— Data for the task —
Context: an optimization exercise on an open-source flow, tuned for a short achievable clock period and few clock cycles per item. The choices shown serve that exercise and are no tape-out recipe.
The RTL was checked by simulation tests, not by an equivalence proof against the original design.
Power and IR drop assume default switching activity.

==> flow/design.v <==
module rc_line_decoder (
    input             clk,
    input             rst,
    input             start,
    input      [10:0] cfg_segs,    
    input             cfg_ten,     
    input      [16:0] cfg_len,     
    output            idle,
    input             in_valid,
    input      [31:0] in_data,
    output            in_ready,
    input             ab_valid,
    input      [9:0]  ab_px0,
    input      [9:0]  ab_px1,
    output            ab_ready,
    output reg        out_valid,
    output reg [9:0]  out_px0,
    output reg [9:0]  out_px1,
    output reg        done,
    output reg [2:0]  err
);
    localparam [2:0] S_IDLE = 3'd0,
                     S_MODE = 3'd1,
                     S_PIX  = 3'd2,
                     S_END  = 3'd3;
    localparam [1:0] M_PRED = 2'b00,
                     M_RUN  = 2'b01,
                     M_RAW  = 2'b10,
                     M_REP  = 2'b11;
    localparam [2:0] E_NONE     = 3'd0,
                     E_SHORT    = 3'd5,
                     E_TRAILING = 3'd6,
                     E_RUN      = 3'd7;
    reg  [2:0]  state;
    reg         ten;
    reg  [10:0] segs_left;      
    reg  [15:0] words_left;     
    reg  [19:0] rem;            
    reg  [63:0] bbuf;
    reg  [6:0]  bcnt;
    reg  [1:0]  mode;
    reg  [1:0]  pred;
    reg  [3:0]  kpar;
    reg  [16:0] pix_left;       
    reg         first_col;      
    reg         odd;            
    reg  [9:0]  left;           
    reg  [9:0]  ab_prev;        
    reg  [9:0]  ab_hold;        
    reg  [9:0]  pix0_hold;      
    wire [3:0]  bw   = ten ? 4'd10 : 4'd8;
    wire [9:0]  mask = ten ? 10'h3ff : 10'h0ff;
    wire        bits_ok = (bcnt >= 7'd31) || (words_left == 16'd0);
    wire [31:0] peek = bbuf[63:32];
    wire [1:0]  f_mode = peek[31:30];
    wire [1:0]  f_pred = peek[29:28];
    wire [3:0]  f_k    = peek[27:24];
    wire [10:0] f_n    = {1'b0, peek[27:18]} + 11'd1;
    reg  [4:0]  hdr_need;
    always @(*) begin
        case (f_mode)
            M_PRED:  hdr_need = 5'd8;
            M_RUN:   hdr_need = 5'd14;
            default: hdr_need = 5'd2;
        endcase
    end
    reg  [4:0]  ones;
    integer     i;
    always @(*) begin
        ones = 5'd16;
        for (i = 0; i < 16; i = i + 1)
            if (!peek[16 + i])
                ones = 5'd15 - i[4:0];
    end
    wire [31:0] after_zero = peek << (ones + 5'd1);
    wire [15:0] low_bits   = after_zero[31:16] >> (5'd16 - {1'b0, kpar});
    wire [31:0] rice_u     = ({27'd0, ones} << kpar) | {16'd0, low_bits};
    wire [9:0]  esc_u      = ten ? peek[15:6] : {2'b00, peek[15:8]};
    wire [10:0] u          = (ones == 5'd16) ? {1'b0, esc_u} : rice_u[10:0];
    wire [9:0]  s          = u[0] ? ~u[10:1] : u[10:1];
    wire [5:0]  rice_need  = (ones == 5'd16) ? (6'd16 + {2'd0, bw})
                                             : ({1'b0, ones} + 6'd1 + {2'd0, kpar});
    wire [9:0]  raw_pix = ten ? peek[31:22] : {2'b00, peek[31:24]};
    wire [9:0]  nb_b = odd ? ab_hold : ab_px0;
    wire [9:0]  nb_a = first_col ? nb_b : left;
    wire [9:0]  nb_c = first_col ? nb_b : ab_prev;
    wire [9:0]  mn = (nb_a < nb_b) ? nb_a : nb_b;
    wire [9:0]  mx = (nb_a < nb_b) ? nb_b : nb_a;
    wire [10:0] sum_ab = {1'b0, nb_a} + {1'b0, nb_b};
    reg  [9:0]  p;
    always @(*) begin
        case (pred)
            2'd0: p = nb_a;
            2'd1: p = nb_b;
            2'd2: p = sum_ab[10:1];
            default: begin
                if (nb_c >= mx)      p = mn;
                else if (nb_c <= mn) p = mx;
                else                 p = sum_ab[9:0] - nb_c;
            end
        endcase
    end
    reg  [5:0]  pix_need;
    reg  [9:0]  pix_val;
    always @(*) begin
        case (mode)
            M_PRED: begin pix_need = rice_need;     pix_val = (p + s) & mask; end
            M_RUN:  begin pix_need = 6'd0;          pix_val = p;              end
            M_RAW:  begin pix_need = {2'd0, bw};    pix_val = raw_pix;        end
            default: begin pix_need = 6'd0;         pix_val = nb_b;           end
        endcase
    end
    wire        in_pix   = (state == S_PIX);
    wire        need_short = ({14'd0, pix_need} > rem);
    wire        pix_go   = in_pix && bits_ok && (odd || ab_valid);
    wire        pix_short = pix_go && need_short;
    wire        pix_step = pix_go && !pix_short;
    wire        hdr_go    = (state == S_MODE) && bits_ok;
    wire        hdr_short = hdr_go && ({15'd0, hdr_need} > rem);
    wire        hdr_run   = hdr_go && !hdr_short && (f_mode == M_RUN) && (f_n > segs_left);
    wire        hdr_step  = hdr_go && !hdr_short && !hdr_run;
    wire [6:0]  used = hdr_step ? {2'd0, hdr_need} :
                       pix_step ? {1'b0, pix_need} : 7'd0;
    wire [6:0]  bcnt_sh = bcnt - used;
    wire        refill  = in_valid && in_ready;
    assign idle     = (state == S_IDLE);
    assign in_ready = !idle && (state != S_END) && (words_left != 16'd0) && (bcnt <= 7'd32);
    assign ab_ready = in_pix && !odd && bits_ok && !need_short;
    always @(posedge clk) begin
        if (rst) begin
            state     <= S_IDLE;
            done      <= 1'b0;
            err       <= E_NONE;
            out_valid <= 1'b0;
            bcnt      <= 7'd0;
            words_left <= 16'd0;
        end else begin
            done      <= 1'b0;
            out_valid <= 1'b0;
            if (state != S_IDLE) begin
                bbuf <= (bbuf << used) | ({refill ? in_data : 32'd0, 32'd0} >> bcnt_sh);
                bcnt <= bcnt_sh + (refill ? 7'd32 : 7'd0);
                rem  <= rem - {13'd0, used};
                if (refill)
                    words_left <= words_left - 16'd1;
            end
            case (state)
                S_IDLE: begin
                    if (start) begin
                        ten        <= cfg_ten;
                        segs_left  <= cfg_segs;
                        words_left <= {1'b0, cfg_len[16:2]} + {15'd0, |cfg_len[1:0]};
                        rem        <= {cfg_len, 3'b000};
                        bcnt       <= 7'd0;
                        bbuf       <= 64'd0;
                        first_col  <= 1'b1;
                        odd        <= 1'b0;
                        state      <= S_MODE;
                    end
                end
                S_MODE: begin
                    if (hdr_short) begin
                        err   <= E_SHORT;
                        done  <= 1'b1;
                        state <= S_IDLE;
                    end else if (hdr_run) begin
                        err   <= E_RUN;
                        done  <= 1'b1;
                        state <= S_IDLE;
                    end else if (hdr_step) begin
                        mode <= f_mode;
                        pred <= f_pred;
                        kpar <= f_k;
                        if (f_mode == M_RUN) begin
                            pix_left  <= {f_n, 6'd0} - 17'd1;
                            segs_left <= segs_left - f_n;
                        end else begin
                            pix_left  <= 17'd63;
                            segs_left <= segs_left - 11'd1;
                        end
                        state <= S_PIX;
                    end
                end
                S_PIX: begin
                    if (pix_short) begin
                        err   <= E_SHORT;
                        done  <= 1'b1;
                        state <= S_IDLE;
                    end else if (pix_step) begin
                        left      <= pix_val;
                        ab_prev   <= nb_b;
                        first_col <= 1'b0;
                        odd       <= !odd;
                        if (!odd) begin
                            ab_hold   <= ab_px1;
                            pix0_hold <= pix_val;
                        end else begin
                            out_valid <= 1'b1;
                            out_px0   <= pix0_hold;
                            out_px1   <= pix_val;
                        end
                        pix_left <= pix_left - 17'd1;
                        if (pix_left == 17'd0)
                            state <= (segs_left == 11'd0) ? S_END : S_MODE;
                    end
                end
                default: begin   
                    err   <= (rem >= 20'd8) ? E_TRAILING : E_NONE;
                    done  <= 1'b1;
                    state <= S_IDLE;
                end
            endcase
        end
    end
endmodule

— Exercise instructions —
Look through the listing and return each line containing the word "bbuf".

— Response to this task —
    reg  [63:0] bbuf;
    wire [31:0] peek = bbuf[63:32];
                bbuf <= (bbuf << used) | ({refill ? in_data : 32'd0, 32'd0} >> bcnt_sh);
                        bbuf       <= 64'd0;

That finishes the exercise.